> [Task description] Going through the material underneath, give only the number of lines that contain "clean".

> [Information]
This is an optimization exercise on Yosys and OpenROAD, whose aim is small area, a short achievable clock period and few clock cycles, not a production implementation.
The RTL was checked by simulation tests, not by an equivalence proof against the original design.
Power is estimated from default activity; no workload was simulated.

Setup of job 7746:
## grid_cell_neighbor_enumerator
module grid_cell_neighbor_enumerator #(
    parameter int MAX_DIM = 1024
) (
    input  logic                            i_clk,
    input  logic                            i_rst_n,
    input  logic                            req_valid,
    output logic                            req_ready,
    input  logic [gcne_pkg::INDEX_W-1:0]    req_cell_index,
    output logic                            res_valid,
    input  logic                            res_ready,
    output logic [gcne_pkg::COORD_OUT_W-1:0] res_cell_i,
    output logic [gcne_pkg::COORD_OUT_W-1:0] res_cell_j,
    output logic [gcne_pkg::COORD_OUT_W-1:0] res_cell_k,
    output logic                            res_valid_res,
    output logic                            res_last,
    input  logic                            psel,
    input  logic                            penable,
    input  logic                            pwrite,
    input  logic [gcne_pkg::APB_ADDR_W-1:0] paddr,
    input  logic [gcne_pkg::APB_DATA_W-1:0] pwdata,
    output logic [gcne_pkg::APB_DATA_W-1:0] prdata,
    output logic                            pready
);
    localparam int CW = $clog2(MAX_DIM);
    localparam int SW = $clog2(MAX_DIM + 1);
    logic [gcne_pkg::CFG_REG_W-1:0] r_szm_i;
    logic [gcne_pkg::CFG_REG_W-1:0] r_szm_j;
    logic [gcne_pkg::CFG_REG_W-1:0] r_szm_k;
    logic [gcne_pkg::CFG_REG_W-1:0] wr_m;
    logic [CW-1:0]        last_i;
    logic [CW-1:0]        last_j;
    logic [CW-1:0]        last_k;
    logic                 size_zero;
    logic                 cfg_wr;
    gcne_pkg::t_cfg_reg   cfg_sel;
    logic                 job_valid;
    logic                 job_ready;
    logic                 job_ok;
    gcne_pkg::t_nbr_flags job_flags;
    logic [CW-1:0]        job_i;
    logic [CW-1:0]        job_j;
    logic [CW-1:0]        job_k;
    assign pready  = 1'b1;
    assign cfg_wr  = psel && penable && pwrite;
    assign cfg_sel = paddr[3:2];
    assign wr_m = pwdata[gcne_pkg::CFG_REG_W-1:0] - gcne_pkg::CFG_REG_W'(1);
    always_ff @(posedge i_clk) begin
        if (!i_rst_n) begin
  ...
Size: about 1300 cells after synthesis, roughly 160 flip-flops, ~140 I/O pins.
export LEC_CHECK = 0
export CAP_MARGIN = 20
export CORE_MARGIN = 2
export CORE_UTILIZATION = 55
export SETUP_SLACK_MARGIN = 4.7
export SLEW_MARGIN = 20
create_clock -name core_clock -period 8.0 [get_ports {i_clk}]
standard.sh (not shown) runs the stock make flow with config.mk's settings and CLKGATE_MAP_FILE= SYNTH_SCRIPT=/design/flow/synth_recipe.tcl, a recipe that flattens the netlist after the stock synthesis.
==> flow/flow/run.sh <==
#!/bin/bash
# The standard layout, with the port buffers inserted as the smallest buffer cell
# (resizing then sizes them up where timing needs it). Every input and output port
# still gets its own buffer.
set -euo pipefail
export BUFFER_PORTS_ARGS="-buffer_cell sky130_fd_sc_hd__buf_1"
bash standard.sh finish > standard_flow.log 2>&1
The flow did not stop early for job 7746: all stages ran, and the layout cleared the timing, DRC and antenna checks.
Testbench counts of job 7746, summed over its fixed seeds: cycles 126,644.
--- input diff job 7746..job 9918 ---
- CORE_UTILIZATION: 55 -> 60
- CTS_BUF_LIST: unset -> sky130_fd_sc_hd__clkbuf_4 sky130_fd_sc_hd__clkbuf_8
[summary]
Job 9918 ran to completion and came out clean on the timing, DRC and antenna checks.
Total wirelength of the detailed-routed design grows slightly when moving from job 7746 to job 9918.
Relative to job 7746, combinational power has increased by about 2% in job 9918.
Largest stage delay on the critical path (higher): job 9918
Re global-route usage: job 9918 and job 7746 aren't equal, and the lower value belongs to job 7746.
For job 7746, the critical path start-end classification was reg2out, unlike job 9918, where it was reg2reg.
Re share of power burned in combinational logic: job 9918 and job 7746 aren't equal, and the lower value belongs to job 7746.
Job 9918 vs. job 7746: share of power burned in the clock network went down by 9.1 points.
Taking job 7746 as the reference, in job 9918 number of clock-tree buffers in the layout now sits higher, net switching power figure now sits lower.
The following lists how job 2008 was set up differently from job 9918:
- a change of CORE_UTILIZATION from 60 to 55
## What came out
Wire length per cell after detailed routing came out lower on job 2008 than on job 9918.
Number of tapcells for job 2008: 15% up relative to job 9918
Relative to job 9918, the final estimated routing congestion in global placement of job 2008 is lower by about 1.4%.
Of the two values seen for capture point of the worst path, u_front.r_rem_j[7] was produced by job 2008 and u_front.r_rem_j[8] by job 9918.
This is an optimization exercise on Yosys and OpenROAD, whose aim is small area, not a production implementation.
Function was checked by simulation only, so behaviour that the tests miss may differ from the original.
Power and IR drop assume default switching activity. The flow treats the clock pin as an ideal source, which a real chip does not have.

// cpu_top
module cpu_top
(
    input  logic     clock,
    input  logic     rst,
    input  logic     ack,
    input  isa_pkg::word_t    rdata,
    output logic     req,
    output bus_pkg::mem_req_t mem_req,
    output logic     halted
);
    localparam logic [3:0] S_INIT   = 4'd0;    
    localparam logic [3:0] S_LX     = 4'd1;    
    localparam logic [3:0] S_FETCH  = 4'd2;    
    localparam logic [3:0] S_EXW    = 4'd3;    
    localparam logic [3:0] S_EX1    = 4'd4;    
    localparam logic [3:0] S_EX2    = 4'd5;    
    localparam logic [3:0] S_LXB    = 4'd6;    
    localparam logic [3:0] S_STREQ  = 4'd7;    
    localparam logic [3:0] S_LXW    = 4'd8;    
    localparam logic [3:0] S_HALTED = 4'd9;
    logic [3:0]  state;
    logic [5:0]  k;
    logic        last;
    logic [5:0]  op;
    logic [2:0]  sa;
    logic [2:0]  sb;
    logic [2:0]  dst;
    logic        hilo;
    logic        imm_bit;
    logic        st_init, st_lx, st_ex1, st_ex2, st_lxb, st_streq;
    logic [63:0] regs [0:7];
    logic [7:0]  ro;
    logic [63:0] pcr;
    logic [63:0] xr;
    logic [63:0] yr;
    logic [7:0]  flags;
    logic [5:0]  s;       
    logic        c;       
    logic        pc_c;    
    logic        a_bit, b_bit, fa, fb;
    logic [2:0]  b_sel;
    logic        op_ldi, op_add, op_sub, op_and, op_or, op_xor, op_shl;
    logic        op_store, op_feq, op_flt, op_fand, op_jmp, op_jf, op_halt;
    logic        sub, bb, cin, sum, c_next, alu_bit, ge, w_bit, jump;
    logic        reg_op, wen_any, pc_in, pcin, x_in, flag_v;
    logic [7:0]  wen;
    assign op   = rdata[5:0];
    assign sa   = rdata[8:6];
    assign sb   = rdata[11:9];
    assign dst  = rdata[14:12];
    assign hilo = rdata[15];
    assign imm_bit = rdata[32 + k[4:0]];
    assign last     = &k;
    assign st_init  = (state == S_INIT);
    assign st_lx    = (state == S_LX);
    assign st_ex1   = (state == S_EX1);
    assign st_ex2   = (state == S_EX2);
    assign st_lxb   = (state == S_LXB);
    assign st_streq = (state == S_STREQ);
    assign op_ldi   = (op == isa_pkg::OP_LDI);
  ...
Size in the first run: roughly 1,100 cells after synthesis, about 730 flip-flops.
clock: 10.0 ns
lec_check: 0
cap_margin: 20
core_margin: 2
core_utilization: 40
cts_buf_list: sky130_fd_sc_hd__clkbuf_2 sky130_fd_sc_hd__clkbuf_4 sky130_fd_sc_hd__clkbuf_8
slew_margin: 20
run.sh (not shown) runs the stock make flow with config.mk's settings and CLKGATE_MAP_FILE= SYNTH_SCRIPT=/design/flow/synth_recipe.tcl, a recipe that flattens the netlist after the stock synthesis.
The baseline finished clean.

> [Solution for this problem] 2